Last updated: 17/07/2026

This Privacy Policy is maintained by Coinly and explains how we handle personal data on coinlyfinance.com (the "Service"). It supplements our Terms of Service, Cookie Policy, Data Processing Addendum, and Acceptable Use Policy.

1. Who we are (Controller)

Coinly is the data controller for personal data processed about account holders. For data you enter about other people (e.g. shared-asset members, suppliers, household members), you are the controller and Coinly acts as your processor under the DPA. Contact: privacy@coinlyfinance.com.

2. Scope

This policy covers the Coinly web app, mobile/PWA experience, marketing site, support channels, and APIs.

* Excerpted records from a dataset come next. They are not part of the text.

--- src/rtl/display_pkg.sv ---
// Shared types and constants for the display scheduler: FSM states, limits and the
// seven-segment lookup.
package display_pkg;

    typedef enum logic [1:0] {
        IDLE   = 2'd0,
        CONV   = 2'd1,
        UPDATE = 2'd2
    } state_t;

    localparam int unsigned DEC_MAX    = 999999;
    localparam int unsigned NUM_DIGITS = 6;
    localparam logic [6:0]  SEG_BLANK  = 7'h7F;

    // Active-low segments, bit 6 = g ... bit 0 = a.
    function automatic logic [6:0] seg_code(input logic [3:0] digit);
        logic [6:0] code;
        case (digit)
            4'h0:    code = 7'b1000000;
            4'h1:    code = 7'b1111001;
            4'h2:    code = 7'b0100100;
            4'h3:    code = 7'b0110000;
            4'h4:    code = 7'b0011001;
            4'h5:    code = 7'b0010010;
            4'h6:    code = 7'b0000010;
            4'h7:    code = 7'b1111000;
            4'h8:    code = 7'b0000000;
            4'h9:    code = 7'b0010000;
            4'hA:    code = 7'b0001000;
            4'hB:    code = 7'b0000011;
            4'hC:    code = 7'b1000110;
            4'hD:    code = 7'b0100001;
            4'hE:    code = 7'b0000110;
            default: code = 7'b0001110;
        endcase
        return code;
    endfunction

endpackage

It does not cover third-party services you choose to connect (e.g. your bank, Google Drive, Microsoft OneDrive) beyond what we receive from them.

3. Personal data we collect

  • Account data: email, display name, password hash, auth tokens, optional MFA secrets and recovery codes.
  • Financial data you enter: assets, accounts, transactions, categories, suppliers, budgets, reconciliations, warranties, notes, attachments.
  • Bank-sync data (PSD2): when you link a bank via Enable Banking, GoCardless Bank Account Data, or Salt Edge, we receive account identifiers, balances, and transactions for accounts you authorise.
  • Receipts & documents: images and PDFs you upload, plus AI-extracted metadata (merchant, date, total, line items, suggested category).
  • Cloud-backup data: if you connect Google Drive or Microsoft OneDrive, OAuth tokens (encrypted at rest) and the backup files written into your own Drive.
  • Support content: chat messages, feedback, screenshots, and attachments you send us.
  • Technical & security data: IP address, user agent, approximate country (from request headers), device and session identifiers, page visits, CSP violation reports, and administrative audit logs.
  • Billing data: handled by our payment processor; we receive subscription status and the last four digits of your card. We do not store full card numbers.
  • Cookies & local storage: see our Cookie Policy.

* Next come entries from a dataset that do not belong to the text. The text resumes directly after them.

File: src/rtl/tag_free_list_pkg.sv
// Shared defaults and width helpers for the rename-stage physical tag free list.
// Latency: n/a (package only).
// Backpressure: n/a (package only).
package tag_free_list_pkg;

   localparam int FL_NUM_TAGS      = 128;
   localparam int FL_RESERVED_TAGS = 32;
   localparam int FL_ALLOC_PORTS   = 2;
   localparam int FL_FREE_PORTS    = 2;

   // Bits needed to name one physical tag.
   function automatic int tag_w(input int num_tags);
      return $clog2(num_tags);
   endfunction

   // Occupancy counter width: one extra bit so a completely full list (NUM_TAGS) is representable.
   function automatic int cnt_w(input int num_tags);
      return $clog2(num_tags) + 1;
   endfunction

endpackage

File: src/rtl/tag_free_list_compactor.sv
// Free-port compactor: squeezes the valid returned tags into ascending slots and counts them.
// Latency: purely combinational.
// Backpressure: none; every valid tag is presented, the parent decides whether to accept.
module tag_free_list_compactor #(
   parameter int FREE_PORTS = 2,
   parameter int TW         = 7,
   parameter int FCW        = 2
) (
   input  logic [FREE_PORTS-1:0]    free_valid,
   input  logic [FREE_PORTS*TW-1:0] free_tag,
   output logic [FREE_PORTS*TW-1:0] packed_tag,
   output logic [FCW-1:0]           packed_cnt
);

   // Walk ports lowest first; each valid tag lands in the next unused packed slot.
   always_comb begin
      packed_tag = '0;
      packed_cnt = '0;
      for (int i = 0; i < FREE_PORTS; i++) begin
         if (free_valid[i]) begin
            packed_tag[int'(packed_cnt)*TW +: TW] = free_tag[i*TW +: TW];
            packed_cnt = packed_cnt + FCW'(1);
         end
      end
   end

endmodule

File: src/rtl/tag_free_list.sv
// Circular free list of physical register tags: ALLOC_PORTS tags out, FREE_PORTS tags back per cycle.
// Latency: allocation tags are combinational from the read pointer; frees become allocatable next cycle.
// Backpressure: alloc_ready drops when the request exceeds occupancy (all-or-nothing); overflowing frees are dropped and flagged.
// Optional checkpoint/restore of the read side is built when FREE_LIST_CKPT_EN is defined.
module tag_free_list
   import tag_free_list_pkg::*;
#(
   parameter int NUM_TAGS      = FL_NUM_TAGS,
   parameter int RESERVED_TAGS = FL_RESERVED_TAGS,
   parameter int ALLOC_PORTS   = FL_ALLOC_PORTS,
   parameter int FREE_PORTS    = FL_FREE_PORTS
) (
   input  logic                                  clk,
   input  logic                                  reset,
   input  logic [$clog2(ALLOC_PORTS+1)-1:0]      alloc_num,
   output logic                                  alloc_ready,
   output logic [ALLOC_PORTS*tag_w(NUM_TAGS)-1:0] alloc_tag,
   input  logic [FREE_PORTS-1:0]                 free_valid,
   input  logic [FREE_PORTS*tag_w(NUM_TAGS)-1:0] free_tag,
   output logic [cnt_w(NUM_TAGS)-1:0]            num_items,
   output logic [cnt_w(NUM_TAGS)-1:0]            freespace,
   output logic                                  overflow_err
`ifdef FREE_LIST_CKPT_EN
   ,
   input  logic                                  ckpt_save,
   input  logic                                  ckpt_restore
`endif
);

   localparam int TW   = tag_w(NUM_TAGS);
   localparam int CW   = cnt_w(NUM_TAGS);
   localparam int XW   = CW + 1;
   localparam int FCW  = $clog2(FREE_PORTS + 1);
   localparam int AW   = $clog2(ALLOC_PORTS + 1);
   localparam int INIT = NUM_TAGS - RESERVED_TAGS;

   logic [TW-1:0] mem_q [NUM_TAGS];
   logic [TW-1:0] mem_d [NUM_TAGS];
   logic [TW-1:0] rd_ptr_q, rd_ptr_d;
   logic [TW-1:0] wr_ptr_q, wr_ptr_d;
   logic [CW-1:0] count_q, count_d;
   logic          ovf_q, ovf_d;

   logic [FREE_PORTS*TW-1:0] packed_tag;
   logic [FCW-1:0]           packed_cnt;
   logic [AW-1:0]            alloc_k;
   logic [XW-1:0]            base_cnt;
   logic [XW-1:0]            next_cnt;
   logic                     restore_w;
   logic [CW-1:0]            restore_add;

`ifdef FREE_LIST_CKPT_EN
   logic [TW-1:0] ckpt_ptr_q, ckpt_ptr_d;
   logic [CW-1:0] since_q, since_d;
   assign restore_w   = ckpt_restore;
   assign restore_add = ckpt_restore ? since_q : '0;
`else
   assign restore_w   = 1'b0;
   assign restore_add = '0;
`endif

   tag_free_list_compactor #(
      .FREE_PORTS (FREE_PORTS),
      .TW         (TW),
      .FCW        (FCW)
   ) u_compactor (
      .free_valid (free_valid),
      .free_tag   (free_tag),
      .packed_tag (packed_tag),
      .packed_cnt (packed_cnt)
   );

   assign num_items    = count_q;
   assign freespace    = CW'(NUM_TAGS) - count_q;
   assign overflow_err = ovf_q;

   // Read ports and grant: tags come straight from the head; a restore cycle never grants.
   always_comb begin
      alloc_tag   = '0;
      alloc_ready = !restore_w && (CW'(alloc_num) <= count_q);
      alloc_k     = alloc_ready ? alloc_num : '0;
      for (int i = 0; i < ALLOC_PORTS; i++) begin
         alloc_tag[i*TW +: TW] = mem_q[rd_ptr_q + TW'(i)];
      end
   end

   // Next state: pop the head, reinstate restored tags, then append frees unless they would overflow.
   always_comb begin
      mem_d    = mem_q;
      wr_ptr_d = wr_ptr_q;
      ovf_d    = ovf_q;
      rd_ptr_d = rd_ptr_q + TW'(alloc_k);
      base_cnt = XW'(count_q) + XW'(restore_add) - XW'(alloc_k);
      next_cnt = base_cnt + XW'(packed_cnt);
      count_d  = CW'(base_cnt);
      if (next_cnt <= XW'(NUM_TAGS)) begin
         count_d  = CW'(next_cnt);
         wr_ptr_d = wr_ptr_q + TW'(packed_cnt);
         for (int j = 0; j < FREE_PORTS; j++) begin
            if (FCW'(j) < packed_cnt) begin
               mem_d[wr_ptr_q + TW'(j)] = packed_tag[j*TW +: TW];
            end
         end
      end else begin
         // Whole free batch is dropped; the error stays up until reset.
         ovf_d = 1'b1;
      end
`ifdef FREE_LIST_CKPT_EN
      ckpt_ptr_d = ckpt_ptr_q;
      since_d    = since_q + CW'(alloc_k);
      if (ckpt_restore) begin
         rd_ptr_d = ckpt_ptr_q;
         since_d  = '0;
      end else if (ckpt_save) begin
         ckpt_ptr_d = rd_ptr_d;
         since_d    = '0;
      end
`endif
   end

   // State registers; reset refills the list with every non-architectural tag in ascending order.
   always_ff @(posedge clk or posedge reset) begin
      if (reset) begin
         for (int i = 0; i < NUM_TAGS; i++) begin
            mem_q[i] <= (i < INIT) ? TW'(RESERVED_TAGS + i) : '0;
         end
         rd_ptr_q <= '0;
         wr_ptr_q <= TW'(INIT);
         count_q  <= CW'(INIT);
         ovf_q    <= 1'b0;
`ifdef FREE_LIST_CKPT_EN
         ckpt_ptr_q <= '0;
         since_q    <= '0;
`endif
      end else begin
         mem_q    <= mem_d;
         rd_ptr_q <= rd_ptr_d;
         wr_ptr_q <= wr_ptr_d;
         count_q  <= count_d;
         ovf_q    <= ovf_d;
`ifdef FREE_LIST_CKPT_EN
         ckpt_ptr_q <= ckpt_ptr_d;
         since_q    <= since_d;
`endif
      end
   end

endmodule

File: config.mk
export PLATFORM = sky130hd
export DESIGN_NAME = tag_free_list
export DESIGN_NICKNAME = d
export VERILOG_FILES = /design/src/rtl/tag_free_list_pkg.sv /design/src/rtl/tag_free_list_compactor.sv /design/src/rtl/tag_free_list.sv
export SDC_FILE = /design/constraint.sdc
export NUM_CORES = 2
export LEC_CHECK = 0
export ABC_CLOCK_PERIOD_IN_PS = 34100
export CAP_MARGIN = 40
export CORE_ASPECT_RATIO = 2
export CORE_MARGIN = 4
export CORE_UTILIZATION = 50
export CTS_CLUSTER_DIAMETER = 30
export DETAILED_ROUTE_END_ITERATION = 12
export GPL_TIMING_DRIVEN = 0
export PLACE_DENSITY_LB_ADDON = 0.15
export SYNTH_ARGS = -nofsm -noshare
export SYNTH_HDL_FRONTEND = slang
export SYNTH_HIERARCHICAL = 1
export SYNTH_SLANG_ARGS = --single-unit
File: constraint.sdc
create_clock -name clk -period 34.1 [get_ports clk]
set_input_delay 5.115 -clock clk [delete_from_list [all_inputs] [get_ports clk]]
set_output_delay 5.115 -clock clk [all_outputs]
set_load 0.02 [all_outputs]
==> results.toml, run 1 <==
[synth]
syn_area_um2 = 62600
synth_cell_types = 78
yosysSeqAreaShare_pct = 37.5
synth_cells = 5055
ys_seq_elements = 919
ys_warn_count = 6
synthArstFlopShare_pct = 100
synth_edf_count = 0
synth_area_per_cell_um2 = 12.4
synthFlopType = "dfrtp_1"
synth_nets = 5093

[place]
place_congestion = 1.27
io_buffers = 51
dp_cells = 7037
hpwlAfterDp_mm = 346
post-place-ws_ns = 21.76
placed_cell_area_um2 = 69000

[global_route]
grt_max_degree = 127
track_usage_pct = 79.0
overflow = 2425
grt_pass1_vias = 77400
grt_pass1_wl_mm = 752

[die]
die_h_um = 508
pin_count = 52
initial_core_util_pct = 50.3
rows = 183
die_w_um = 258

[clock_network]
htreeDepth = 4
cts_made_buffers = 154
ctsHoldBuffers = 0
cts_resized = 0
post-cts-setup-buffer-count = 0
clockRootBuffer = "clkbuf_16"
clock_tree.buffer_depth = 3
cts.sinks = 919

[run_status]
haltStage = "global routing"
firstError = "[ERROR GRT-0116] Global routing finished with congestion. Check the congestion regions in the DRC Viewer."
outcome = "stopped before the end"
logic make-up after synthesis:
logic type | synth area share, %
adder cells (fa/ha/maj) | 0.408
multiplexers | 20.3
XOR/XNOR | 0.460
buffers and inverters | 4.26
flip-flops | 37.5
AND/OR/NAND/NOR | 5.00
AO/OA/AOI/OAI | 32.1
routing by layer:
| metal | global-route usage (%) | GRT overflow |
|---|---|---|
| met1 | 75.8 | 32 |
| met2 | 96.3 | 1495 |
| met3 | 63.9 | 62 |
| met4 | 83.2 | 830 |
| met5 | 34.2 | 6 |
Yosys cell counts, drive strengths merged, types with 4 or more instances:
master   instances  area [µm²]
a32oi           16         140
a22o            74         656
o21ai           65         329
and3            27         170
a221oi          22         193
mux4           504       11400
and2            13        81.3
nand2          339        1270
mux2i          102        1020
o22ai          800        5020
nand4            4        25.0
nor4            10        98.8
a2bb2oi        689        9070
o22a            14         123
fa               4        80.1
a22oi           78         586
a221o           21         210
dfrtp          547       13700
nand3           47         235
nor3            32         176
a21oi           92         460
o31a             4        35.0
nor2b           35         226
mux2            31         349
xnor2           19         174
nand3b           5        37.5
or2              9        56.3
o221ai          24         210
o32ai            7        61.3
buf            240        1260
xor2            13         114
inv             51         191
a211oi         124        2030
o2bb2ai         56         490
dfstp          372        9770
nand2b          20         125
a21o             5        37.5
clkbuf         323        1210
ha              14         175
a31oi           46         288
or3             14        97.6
nor2           121         457
metrics by stage:
step	hold WS, ns	TNS (ns)
4_1_cts	0.486	0
3_5_place_dp	0.479	0
2_1_floorplan	0.456	0
3_3_place_gp	0.462	-4540.89
==> run 2: changes to the inputs <==
CORE_ASPECT_RATIO = not set   (was 2)
CORE_UTILIZATION = 35   (was 50)
CTS_CLUSTER_DIAMETER = not set   (was 30)
==> run 2 against run 1 <==
The run now ends clean. Synthesized area unchanged. Synthesized cell count unchanged.
==> results.toml, run 2 <==
[run_status]
outcome = "finished clean"

[timing]
drv_slew = 0
clock.fmax_mhz = 77.3
slew_headroom_pct = 12.4
fin_setup_tns_ns = 0
finalCriticalPeriod_ns = 12.94
rsz0062_at_grt = "false"
skew_ns = 0.0488
period_share_pct = 37.9
setup_viol = 0
hold_viol_final = 0
max_slew.worst_pin.slew_ns = 1.31

[power]
power.density_nw_per_um2 = 119
irDropWorstVdd_v = 0.0000673
power.leakage_nw = 27.3

[clock_network]
cts_made_buffers = 114
cts_tree = "yes"
clock_tree.buffer_depth = 3
post-cts-setup-buffer-count = 0
clockRootBuffer = "clkbuf_16"
htreeDepth = 3
cts.sinks = 919
ctsHoldBuffers = 0
cts_resized = 0
clock_latency_ns = 0.84
cts.clk_slew.worst_paths_ns = 0.06

[global_route]
grt_max_degree = 116
track_usage_pct = 43.7
antenna_found_initial = 38
overflow = 0
grt_pass1_vias = 57500
grt_pass1_wl_mm = 547

[worst_setup_path]
r2r_end = "mem_q[834]"
critPathKind = "flop to primary output"
rrSetupSlack_ns = 26.90
reg2reg_depth = 20
critPathMaxFanout = 11
cp.required_ns = 28.98
crit_end = "alloc_tag[5]"
worstSetupEndpointType = "primary output"
crit_start = "rd_ptr_q[0]"
startpoint_type = "flop"
arrival_ns = 7.82
rr_startpoint = "num_items[2]"

[route]
drtPass1Iterations = 9
drt_wl_total_mm = 416
num_vias = 61400
postRouteAntennaNets = 0
drt_iter0_markers = 10600
drc = 0
vias_per_cell = 7.75
routedWlPerCell_um = 52.5

[synth]
synthFlopType = "dfrtp_1"
synth_nets = 5093
synth.area.top_cells = "dfrtp_1, mux4_2, dfstp_2, a2bb2oi_2, o22ai_1"
synth_area_per_cell_um2 = 12.4
synth_edf_count = 0
synth_cells = 5055
synthArstFlopShare_pct = 100
ys_warn_count = 6
yosysMostFrequentCell = "o22ai_1"
ys_top_cells_by_count = "o22ai_1, dfrtp_1, mux4_2"
yosysSeqAreaShare_pct = 37.5
ys_seq_elements = 919
syn_area_um2 = 62600
synth_top_area_share_pct = 21.9
synth_cell_types = 78
synth_largest_area_cell = "dfrtp_1"

[final_layout]
nets = 5469
largest_register_ffs = 896
utilization_pct = 41.4
mostFrequentLayoutCells = "o22ai_1, dfrtp_1, mux4_2"
drive_gt1_share_pct = 39.6
synthToLayoutAreaGrowth_pct = 16.9
regMostFlops = "mem_q"
final_common_cell = "o22ai_1"

[place]
io_buffers = 51
hpwlAfterDp_mm = 316
place_congestion = 1.12

[die]
initial_core_util_pct = 35.4
die_w_um = 431
pin_count = 52
core_um2 = 177000
rows = 154
dieArea_um2 = 186000
die_h_um = 431

[min_path]
whs_path_depth = 1
min_path_type = "flop to flop"
worstHoldStart = "overflow_err"

[job]
maxCapViolCount = 0
-- run 2: cell counts after synthesis --
No cell type changed its count.
-- run 2: metal layers --
| layer | track usage (%) | share of wire, % | vias up |
|---|---|---|---|
| met2 | 57.9 | 39 | 5878 |
| met5 | 0.833 | 0.066 | - |
| met1 | 53.6 | 36 | 32100 |
| li1 | - | - | 21700 |
| met3 | 21.6 | 15 | 1597 |
| met4 | 33.6 | 9.8 | 21 |
-- run 2: final cells by class --
class | count | area, µm²
Antenna cell | 43 | 108
Buffer | 563 | 2550
Clock buffer | 175 | 3410
Clock inverter | 42 | 543
Fill cell | 16900 | 104000
Inverter | 51 | 199
Multi-Input combinational cell | 3522 | 36500
Sequential cell | 919 | 23500
Tap cell | 2340 | 2930
Timing Repair Buffer | 260 | 3430
-- run 2: cells by family after synthesis --
group / share of synthesized area [%]
AO/OA/AOI/OAI: 32.1
flip-flops: 37.5
AND/OR/NAND/NOR: 5.00
multiplexers: 20.3
buffers and inverters: 4.26
XOR/XNOR: 0.460
adder cells (fa/ha/maj): 0.408
-- run 2: worst min path at each step --
stage	end	slack [ns]
4_1_cts	mem_q[698]	0.49
3_3_place_gp	overflow_err	0.46
6_report	overflow_err	0.47
3_5_place_dp	mem_q[698]	0.47
5_1_grt	mem_q[624]	0.51
2_1_floorplan	mem_q[698]	0.46
-- run 2: worst max-delay path, cell delays in order, from the launching register on --
cell and delay (ns):
dfrtp_1 0.46, buf_2 0.24, buf_2 0.51, buf_2 0.65
buf_2 0.79, buf_2 0.65, buf_2 0.85, mux2i_1 0.69
a221oi_1 0.31, a32oi_1 0.58, o221ai_1 0.46, clkdlybuf4s50_1 0.70
-- run 2: power breakdown --
part	internal, mW	switching (mW)
Combinational	1.87	3.52
Clock	0.771	0.569
Sequential	1.57	0.432
Total	4.20	4.52
-- run 2: per-stage QoR --
step,cell area (µm²),setup WS (ns),total power [mW],cells,hold WS [ns]
floorplan,62600,3.76,4.54,5055,0.456
global placement,66000,-10.90,6.77,7446,0.462
detailed placement,69000,22.10,6.98,7647,0.474
CTS,72900,21.69,8.33,7864,0.485
global route,73100,21.56,8.66,7882,0.515
finish,73200,21.16,8.72,7915,0.475
No activity file was read; power rests on OpenSTA's default activity.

We do not knowingly collect special-category data (e.g. health, biometrics) and ask that you do not upload it. If you do, you consent to our processing it solely to provide the Service.

4. How we use your data & legal bases (GDPR Art. 6)

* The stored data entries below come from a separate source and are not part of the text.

--- config.mk ---
export PLATFORM = sky130hd
export DESIGN_NAME = uart_tx
export DESIGN_NICKNAME = d
export VERILOG_FILES = /design/src/rtl/uart_tx.sv
export SDC_FILE = /design/constraint.sdc
export NUM_CORES = 1
export LEC_CHECK = 0
export ABC_AREA = 1
export BUFFER_PORTS_ARGS = -buffer_cell sky130_fd_sc_hd__clkbuf_2
export CORE_MARGIN = 1
export CORE_UTILIZATION = 35
export CTS_CLUSTER_SIZE = 12
export DETAILED_ROUTE_END_ITERATION = 10
export SETUP_SLACK_MARGIN = 0.2
export SLEW_MARGIN = 20
export SYNTH_ARGS = -nofsm -noshare
export SYNTH_HDL_FRONTEND = slang
export SYNTH_SLANG_ARGS = --single-unit
--- constraint.sdc ---
create_clock -name CLK -period 1.8 [get_ports CLK]
set_input_delay 0.27 -clock CLK [delete_from_list [all_inputs] [get_ports CLK]]
set_output_delay 0.27 -clock CLK [all_outputs]
set_load 0.01 [all_outputs]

  • Provide the Service — process transactions, generate reports, sync banks, run backups, render attachments. Legal basis: contract (Art. 6(1)(b)).
  • Optional AI features you trigger — receipt OCR, category suggestions, lifestyle categorisation, in-app chat. Content is sent to our AI Gateway and upstream model providers only when you initiate the feature. Legal basis: contract / consent.
  • Security, fraud and abuse prevention — rate limiting, MFA, audit logging, CSP reporting, HIBP password screening. Legal basis: legitimate interests and legal obligation.
  • Service communications — security alerts, billing receipts, policy updates. Legal basis: contract / legal obligation.
  • Product updates & marketing — only with your opt-in; unsubscribe anytime. Legal basis: consent (Art. 6(1)(a)).
  • Legal compliance — tax, accounting, lawful requests. Legal basis: legal obligation.

We do not use your financial data to train third-party AI models, and we do not sell personal data.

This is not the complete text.